Scientific classification
- Kingdom: Plantae
- Clade: Tracheophytes
- Clade: Angiosperms
- Clade: Eudicots
- Clade: Rosids
- Order: Fabales
- Family: Fabaceae
- Subfamily: Caesalpinioideae
- Clade: Mimosoid clade
- Genus: Acacia
- Species: A. sibilans
- Binomial name: Acacia sibilans Maslin

= Acacia sibilans =

- Genus: Acacia
- Species: sibilans
- Authority: Maslin

Species of legume

Acacia sibilans, commonly known as the whispering myall, is a shrub or tree of the genus Acacia and the subgenus Plurinerves thar is endemic to an arid areas of central western Australia.

==Description==
The bushy shrub or tree typically grows to a height of 3 to 7.5 m that sometimes can have a gnarled habit with fibrous and fissured bark.
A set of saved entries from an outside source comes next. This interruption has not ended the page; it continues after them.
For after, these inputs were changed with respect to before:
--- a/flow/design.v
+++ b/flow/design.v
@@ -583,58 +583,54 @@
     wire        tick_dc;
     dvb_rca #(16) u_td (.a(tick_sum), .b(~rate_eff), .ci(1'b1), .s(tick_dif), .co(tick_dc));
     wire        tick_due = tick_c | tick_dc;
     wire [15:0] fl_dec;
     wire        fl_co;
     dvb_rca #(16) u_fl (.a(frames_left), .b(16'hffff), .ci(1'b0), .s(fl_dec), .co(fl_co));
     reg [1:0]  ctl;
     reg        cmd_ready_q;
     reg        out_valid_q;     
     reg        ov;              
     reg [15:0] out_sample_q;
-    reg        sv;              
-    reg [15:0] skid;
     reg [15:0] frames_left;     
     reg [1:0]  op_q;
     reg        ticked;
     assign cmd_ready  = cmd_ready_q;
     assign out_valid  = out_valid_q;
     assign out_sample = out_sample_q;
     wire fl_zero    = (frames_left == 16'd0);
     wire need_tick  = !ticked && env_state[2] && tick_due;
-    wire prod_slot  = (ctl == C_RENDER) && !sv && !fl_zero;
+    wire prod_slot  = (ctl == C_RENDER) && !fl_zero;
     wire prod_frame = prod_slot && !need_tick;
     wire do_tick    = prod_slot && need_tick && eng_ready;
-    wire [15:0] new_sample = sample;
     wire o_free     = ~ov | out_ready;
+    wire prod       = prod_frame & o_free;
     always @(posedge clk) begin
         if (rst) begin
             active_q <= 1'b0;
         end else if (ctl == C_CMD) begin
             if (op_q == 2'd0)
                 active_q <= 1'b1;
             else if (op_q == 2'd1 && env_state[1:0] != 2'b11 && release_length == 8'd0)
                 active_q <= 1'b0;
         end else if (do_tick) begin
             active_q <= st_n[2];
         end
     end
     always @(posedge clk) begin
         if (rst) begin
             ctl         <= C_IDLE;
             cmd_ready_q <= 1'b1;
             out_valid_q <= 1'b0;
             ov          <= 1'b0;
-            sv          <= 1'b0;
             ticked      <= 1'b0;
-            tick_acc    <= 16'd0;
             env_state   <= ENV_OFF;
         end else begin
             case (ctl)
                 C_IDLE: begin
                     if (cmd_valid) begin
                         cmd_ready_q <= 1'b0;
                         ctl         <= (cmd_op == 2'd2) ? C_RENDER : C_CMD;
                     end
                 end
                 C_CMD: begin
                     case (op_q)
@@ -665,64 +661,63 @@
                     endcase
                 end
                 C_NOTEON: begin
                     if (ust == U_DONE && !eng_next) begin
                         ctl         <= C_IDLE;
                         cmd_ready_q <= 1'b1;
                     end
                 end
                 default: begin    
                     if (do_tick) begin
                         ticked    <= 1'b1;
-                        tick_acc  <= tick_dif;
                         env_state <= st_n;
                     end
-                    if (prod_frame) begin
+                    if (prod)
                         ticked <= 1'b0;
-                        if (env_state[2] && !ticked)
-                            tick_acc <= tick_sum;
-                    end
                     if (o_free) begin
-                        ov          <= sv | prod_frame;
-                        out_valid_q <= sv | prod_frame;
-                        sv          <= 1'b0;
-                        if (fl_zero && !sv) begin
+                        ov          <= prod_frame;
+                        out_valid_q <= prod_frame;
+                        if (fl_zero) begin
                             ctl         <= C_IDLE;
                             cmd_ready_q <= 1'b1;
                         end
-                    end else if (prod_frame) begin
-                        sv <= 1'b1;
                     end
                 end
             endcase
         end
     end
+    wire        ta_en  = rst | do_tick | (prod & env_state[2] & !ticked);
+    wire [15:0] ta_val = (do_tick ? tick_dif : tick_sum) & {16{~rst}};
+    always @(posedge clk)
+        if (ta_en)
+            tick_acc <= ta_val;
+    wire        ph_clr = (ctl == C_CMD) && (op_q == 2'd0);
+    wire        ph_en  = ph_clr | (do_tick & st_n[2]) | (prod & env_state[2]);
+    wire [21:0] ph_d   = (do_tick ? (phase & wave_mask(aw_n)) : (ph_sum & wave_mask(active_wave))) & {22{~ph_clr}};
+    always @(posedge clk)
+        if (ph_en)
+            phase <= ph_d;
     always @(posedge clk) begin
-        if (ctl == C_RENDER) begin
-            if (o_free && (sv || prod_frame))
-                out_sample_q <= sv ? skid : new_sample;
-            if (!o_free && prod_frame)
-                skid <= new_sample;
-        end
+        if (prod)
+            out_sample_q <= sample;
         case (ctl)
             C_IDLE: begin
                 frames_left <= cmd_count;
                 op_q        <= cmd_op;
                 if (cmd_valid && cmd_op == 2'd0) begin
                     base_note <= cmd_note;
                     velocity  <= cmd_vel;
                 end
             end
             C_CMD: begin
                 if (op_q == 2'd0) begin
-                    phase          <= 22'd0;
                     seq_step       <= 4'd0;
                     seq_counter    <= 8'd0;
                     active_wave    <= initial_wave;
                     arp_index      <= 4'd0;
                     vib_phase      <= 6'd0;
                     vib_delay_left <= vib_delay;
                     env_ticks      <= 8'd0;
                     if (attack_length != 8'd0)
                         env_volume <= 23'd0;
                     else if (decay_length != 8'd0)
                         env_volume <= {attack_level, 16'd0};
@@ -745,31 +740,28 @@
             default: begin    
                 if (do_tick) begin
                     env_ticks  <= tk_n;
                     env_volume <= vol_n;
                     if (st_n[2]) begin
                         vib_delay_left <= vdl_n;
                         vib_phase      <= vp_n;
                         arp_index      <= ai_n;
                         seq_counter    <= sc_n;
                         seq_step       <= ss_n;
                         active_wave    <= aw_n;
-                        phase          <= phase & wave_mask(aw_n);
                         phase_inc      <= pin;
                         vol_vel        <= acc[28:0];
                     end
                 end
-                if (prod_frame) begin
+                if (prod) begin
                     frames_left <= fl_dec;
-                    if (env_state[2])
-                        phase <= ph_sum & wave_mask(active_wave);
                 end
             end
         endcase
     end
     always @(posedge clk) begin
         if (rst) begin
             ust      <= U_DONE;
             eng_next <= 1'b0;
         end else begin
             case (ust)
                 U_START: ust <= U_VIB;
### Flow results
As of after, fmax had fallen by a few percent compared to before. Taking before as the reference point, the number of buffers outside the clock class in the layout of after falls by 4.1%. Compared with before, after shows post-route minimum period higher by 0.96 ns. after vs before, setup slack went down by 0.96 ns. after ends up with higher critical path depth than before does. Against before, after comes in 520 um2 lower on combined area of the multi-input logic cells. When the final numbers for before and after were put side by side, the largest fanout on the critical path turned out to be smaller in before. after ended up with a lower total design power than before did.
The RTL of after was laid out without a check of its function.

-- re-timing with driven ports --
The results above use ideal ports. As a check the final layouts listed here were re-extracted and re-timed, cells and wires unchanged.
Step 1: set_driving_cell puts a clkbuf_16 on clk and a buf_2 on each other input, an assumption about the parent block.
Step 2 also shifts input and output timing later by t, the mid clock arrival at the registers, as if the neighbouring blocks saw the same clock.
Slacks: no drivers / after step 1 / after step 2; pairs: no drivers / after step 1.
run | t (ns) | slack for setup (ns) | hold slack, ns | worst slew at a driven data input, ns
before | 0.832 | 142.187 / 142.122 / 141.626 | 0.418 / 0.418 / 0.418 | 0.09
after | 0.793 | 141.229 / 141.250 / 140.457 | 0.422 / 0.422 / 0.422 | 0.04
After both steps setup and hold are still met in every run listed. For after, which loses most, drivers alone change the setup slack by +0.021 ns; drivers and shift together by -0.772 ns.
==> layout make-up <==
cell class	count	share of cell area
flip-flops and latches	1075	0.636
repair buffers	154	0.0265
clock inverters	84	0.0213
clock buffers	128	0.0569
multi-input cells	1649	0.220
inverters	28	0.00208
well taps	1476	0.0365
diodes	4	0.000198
Context: an optimization exercise on an open-source flow, tuned for small area, a short achievable clock period and few clock cycles. The choices shown serve that exercise and are no tape-out recipe. Function was checked by simulation only, so behaviour that the tests miss may differ from the original. No activity file was given, so power comes from the tool's default toggle rates.

==> v13: inputs <==
==> flow/design.v <==
module pae_a_decoder (
    input  wire       clk,
    input  wire       rst,
    input  wire       start,
    output wire       busy,
    output wire       done,
    output reg  [3:0] err,
    output reg  [3:0] width,
    output reg        order,
    output reg  [1:0] mode,
    input  wire       in_valid,
    input  wire [7:0] in_data,
    input  wire       in_last,
    output wire       in_ready,
    output wire       out_valid,
    output wire [7:0] out_data,
    input  wire       out_ready
);
    localparam [3:0] E_NONE       = 4'd0,
                     E_INV_SIZE   = 4'd6,
                     E_NON_SQUARE = 4'd7,
                     E_RUN_OVF    = 4'd8,
                     E_DATA_OVF   = 4'd9,
                     E_TRUNC      = 4'd10;
    localparam [3:0] P_IDLE = 4'd0,
                     P_HDR  = 4'd1,    
                     P_OT   = 4'd2,    
                     P_DATA = 4'd3,    
                     P_PRE  = 4'd4,    
                     P_OFF  = 4'd5,    
                     P_CHK  = 4'd6,    
                     P_MODE = 4'd7,    
                     P_T1   = 4'd8,    
                     P_END  = 4'd9,    
                     P_FIX  = 4'd10;   
    reg        busy_r, done_r;
    reg [3:0]  ps;
    reg [9:0]  win;          
    reg [3:0]  rp;           
    reg        wlast;        
    wire        b1 = win[9];             
    wire        b0 = win[8];             
    wire        have2 = (rp >= 4'd2);
    wire        have1 = (rp != 4'd0);
    reg        in_rdy;       
    assign in_ready = in_rdy;
    wire       ld = in_rdy && in_valid;
    reg        plane;
    reg [12:0] pm;           
    reg [3:0]  k;            
    reg [12:0] rv;           
    reg        big;          
    reg        off;          
    wire [7:0]  wsq   = width * width;
    wire [12:0] npl1  = {wsq, 5'd1};
    wire        rovf  = big || (rv > pm);
    wire        rfull = (rv == pm);
    reg [12:0] rz;           
    reg [1:0]  cnt;          
    reg [7:0]  ob;           
    reg        ofull;        
    localparam QD = 4;       
    reg [2*QD-1:0] fq;       
    reg [3:0]  fc;
    wire [1:0] fq0 = fq[1:0];
    wire       can_push = !ofull || out_ready;
    wire [7:0] ob_base  = ofull ? 8'd0 : ob;
    wire [2:0] room     = 3'd4 - {1'b0, cnt};
    wire       rz_nz    = (rz[12:1] != 12'd0);
    wire       rz_hi0   = (rz[12:4] == 9'd0);
    reg        rz_lo_le, rz_lo_gt;
    always @(*) begin
        case (cnt)
        2'd0:    begin rz_lo_le = (rz[3:0] <= 4'd8); rz_lo_gt = (rz[3:0] > 4'd4); end
        2'd1:    begin rz_lo_le = (rz[3:0] <= 4'd7); rz_lo_gt = (rz[3:0] > 4'd3); end
        2'd2:    begin rz_lo_le = (rz[3:0] <= 4'd6); rz_lo_gt = (rz[3:0] > 4'd2); end
        default: begin rz_lo_le = (rz[3:0] <= 4'd5); rz_lo_gt = (rz[3:0] > 4'd1); end
        endcase
    end
    wire       rz_last  = rz_hi0 && rz_lo_le;
    wire       rz_cmpl  = !rz_hi0 || rz_lo_gt;
    wire       pop      = can_push && !rz_nz && (fc != 4'd0);
    wire       efree    = (!rz_nz && (fc == 4'd0)) ||
                          (can_push && rz_nz && rz_last && (fc == 4'd0)) ||
                          (can_push && !rz_nz && (fc == 4'd1));
    reg        push;         
    reg        hand;         
    reg [1:0]  cons;         
    always @(*) begin
        push = 1'b0;
        hand = 1'b0;
        cons = 2'd0;
        case (ps)
        P_OT, P_MODE, P_PRE, P_OFF: if (have2) cons = 2'd2;
        P_DATA: if (have2 && ({b1, b0} == 2'd0 || fc != QD)) begin
                    cons = 2'd2;
                    push = ({b1, b0} != 2'd0);
                end
        P_T1:   if (have1) cons = 2'd1;
        P_CHK:  hand = !rovf && efree;
        default: ;
        endcase
    end
    reg [2*QD-1:0] fq_n;
    wire [3:0] widx = fc - {3'd0, pop};
    integer i;
    always @(*) begin
        fq_n = pop ? {2'b00, fq[2*QD-1:2]} : fq;
        if (push)
            for (i = 0; i < QD; i = i + 1)
                if (widx == i) fq_n[2*i +: 2] = {b1, b0};
    end
    wire hdr_take = (ps == P_HDR) && (rp[3]);
    wire [9:0] wsh = (cons == 2'd2) ? {win[7:0], 2'b00} :
                     (cons == 2'd1) ? {win[8:0], 1'b0} : win;
    wire        pm_ld  = (ps == P_OT) || (ps == P_T1) || ((ps == P_MODE) && !b1);
    wire [12:0] pm_sum = pm - rv;
    wire        pm_upd = ((ps == P_DATA) && push && !off) || hand || (ps == P_FIX);
    wire [12:0] pm_n   = pm_ld ? npl1 : pm_upd ? pm_sum : pm;
    wire [3:0] rp_c = hdr_take ? rp - 4'd8 : rp - {2'd0, cons};
    always @(posedge clk) begin
        if (rst) begin
            busy_r <= 1'b0;
            done_r <= 1'b0;
            in_rdy <= 1'b0;
            ps     <= P_IDLE;
            ofull  <= 1'b0;
            err    <= E_NONE;
            rz     <= 13'd0;
            fc     <= 3'd0;
            cnt    <= 2'd0;
            ob     <= 8'd0;
        end else begin
            done_r <= 1'b0;
            if (ld) begin
                case (rp_c[1:0])
                2'd0:    win <= {in_data, 2'b00};
                2'd1:    win <= {wsh[9], in_data, 1'b0};
                default: win <= {wsh[9:8], in_data};
                endcase
                wlast <= in_last;
            end else begin
                win <= wsh;
            end
            rp <= rp_c + (ld ? 4'd8 : 4'd0);
            in_rdy <= in_rdy ? !ld : (busy_r && !wlast && (rp_c <= 4'd2));
            pm <= pm_n;
            case (ps)
            P_HDR: if (hdr_take) begin
                width <= win[9:6];
                if (win[9:6] != win[5:2]) begin
                    err <= E_NON_SQUARE;
                    ps  <= P_END;
                end else if (win[9:6] == 4'd0) begin
                    err <= E_INV_SIZE;
                    ps  <= P_END;
                end else begin
                    ps  <= P_OT;
                end
            end
            P_OT: if (have2) begin
                order <= b1;
                plane <= 1'b0;
                off   <= 1'b0;
                rv    <= 13'd1;
                k     <= 4'd0;
                ps    <= b0 ? P_DATA : P_PRE;
            end else if (wlast) begin
                err <= E_TRUNC;
                ps  <= P_END;
            end
            P_DATA: if (have2) begin
                if ({b1, b0} == 2'd0) begin
                    k   <= 4'd0;
                    rv  <= 13'h1fff;
                    ps  <= off ? P_FIX : P_PRE;
                end else if (push) begin
                    off <= 1'b0;
                    if (off ? (pm == 13'd1) : (pm == 13'd2))
                        ps <= plane ? P_END : P_MODE;
                end
            end else if (wlast) begin
                err <= E_TRUNC;
                ps  <= P_END;
            end
            P_PRE: if (have2) begin
                big <= (k >= 4'd6);
                if (b1 && b0) begin
                    if (k == 4'd7) begin
                        err <= E_RUN_OVF;
                        ps  <= P_END;
                    end else begin
                        k <= k + 4'd1;
                    end
                end else if (b1) begin
                    rv <= 13'd1;
                    k  <= k + 4'd1;
                    ps <= P_OFF;
                end else begin
                    rv <= {11'd1, b0};
                    ps <= (k == 4'd0) ? P_CHK : P_OFF;
                end
            end else if (wlast) begin
                err <= E_TRUNC;
                ps  <= P_END;
            end
            P_OFF: if (have2) begin
                rv <= {rv[10:0], b1, b0};
                k  <= k - 4'd1;
                if (k == 4'd1)
                    ps <= P_CHK;
            end else if (wlast) begin
                err <= E_TRUNC;
                ps  <= P_END;
            end
            P_CHK: begin
                if (rovf) begin
                    err <= E_DATA_OVF;
                    ps  <= P_END;
                end else if (hand) begin
                    off <= 1'b1;
                    rv  <= 13'd1;
                    if (rfull)
                        ps <= plane ? P_END : P_MODE;
                    else
                        ps <= P_DATA;
                end
            end
            P_MODE: if (have2) begin
                if (b1) begin
                    mode <= {1'b0, b0} + 2'd1;
                    ps   <= P_T1;
                end else begin
                    mode  <= 2'd0;
                    plane <= 1'b1;
                    off   <= 1'b0;
                    rv    <= 13'd1;
                    k     <= 4'd0;
                    ps    <= b0 ? P_DATA : P_PRE;
                end
            end else if (wlast) begin
                err <= E_TRUNC;
                ps  <= P_END;
            end
            P_T1: if (have1) begin
                plane <= 1'b1;
                off   <= 1'b0;
                rv    <= 13'd1;
                k     <= 4'd0;
                ps    <= b1 ? P_DATA : P_PRE;
            end else if (wlast) begin
                err <= E_TRUNC;
                ps  <= P_END;
            end
            P_FIX: begin
                off <= 1'b0;
                ps  <= P_PRE;
            end
            P_END: begin
                if (!rz_nz && fc == 4'd0 && can_push && busy_r && !done_r) begin
                    done_r <= 1'b1;
                    busy_r <= 1'b0;
                    in_rdy <= 1'b0;
                    ps     <= P_IDLE;
                end
            end
            default: ;
            endcase
            if (can_push) begin
                if (rz_nz) begin
                    if (rz_last) begin
                        rz  <= 13'd0;
                        cnt <= cnt + rz[1:0] - 2'd1;
                    end else begin
                        rz  <= rz - {10'd0, room};
                        cnt <= 2'd0;
                    end
                    ob    <= ob_base;
                    ofull <= rz_cmpl;
                end else if (fc != 4'd0) begin
                    cnt   <= cnt + 2'd1;
                    ob    <= ob_base | ({fq0, 6'd0} >> {cnt, 1'b0});
                    ofull <= (cnt == 2'd3);
                end else begin
                    ob    <= ob_base;
                    ofull <= 1'b0;
                end
            end
            fq <= fq_n;
            fc <= fc + {3'd0, push} - {3'd0, pop};
            if (hand)
                rz <= rv;
            if (start && !busy_r) begin
                busy_r <= 1'b1;
                in_rdy <= 1'b1;
                ps     <= P_HDR;
                rp     <= 4'd0;
                wlast  <= 1'b0;
                rz     <= 13'd0;
                fc     <= 3'd0;
                cnt    <= 2'd0;
                ob     <= 8'd0;
                err    <= E_NONE;
                mode   <= 2'd0;
            end
        end
    end
    assign busy      = busy_r;
    assign done      = done_r;
    assign out_valid = ofull;
    assign out_data  = ob;
endmodule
In some locations the trees can be as high as 12 m and have a crown with a width of up to 15 m, usually with a single crooked or twisted trunk that branches close to ground level. The branchlets become glabrous with age and have hairy new shoots. Like most species of acacia it has phyllodes rather than true leaves. The cylindrical and filiform phyllodes are grey-green with a length of 8 to 18 cm with a diameter of around 1 mm and can be straight to slightly curved with many fine parallel longitudinal nerves. It flowers erratically with flowers being recorded January, April, May and October, it is thought flowering may follow heavy rain events. When it blooms it produces inflorescences found on short two or three headed racemes with spherical flower-heads containing 26 to 28 golden coloured flowers.

==Distribution==
It is native to an area in the Mid West, Gascoyne, Pilbara and Goldfields-Esperance regions of Western Australia where it is commonly situated on alluvial flats growing in sandy of loamy soils often over or around limestone. The bulk of the population is found in the Gascoyne and in the upper catchment of the Murchison River with the range extending from Shark Bay in the west to around Mileura Station in the east. Other disjunct populations are found in the Pilbara from around Roy Hill Station and Ethel Creek Station. In the west the tree is usually a part of low chenopodiaceous shrubland communities but is eastern areas it more often part of scrublands featuring other species of Acacia including Acacia paraneura, Acacia xiphophylla and Acacia pruinocarpa or on flat spinifex plains.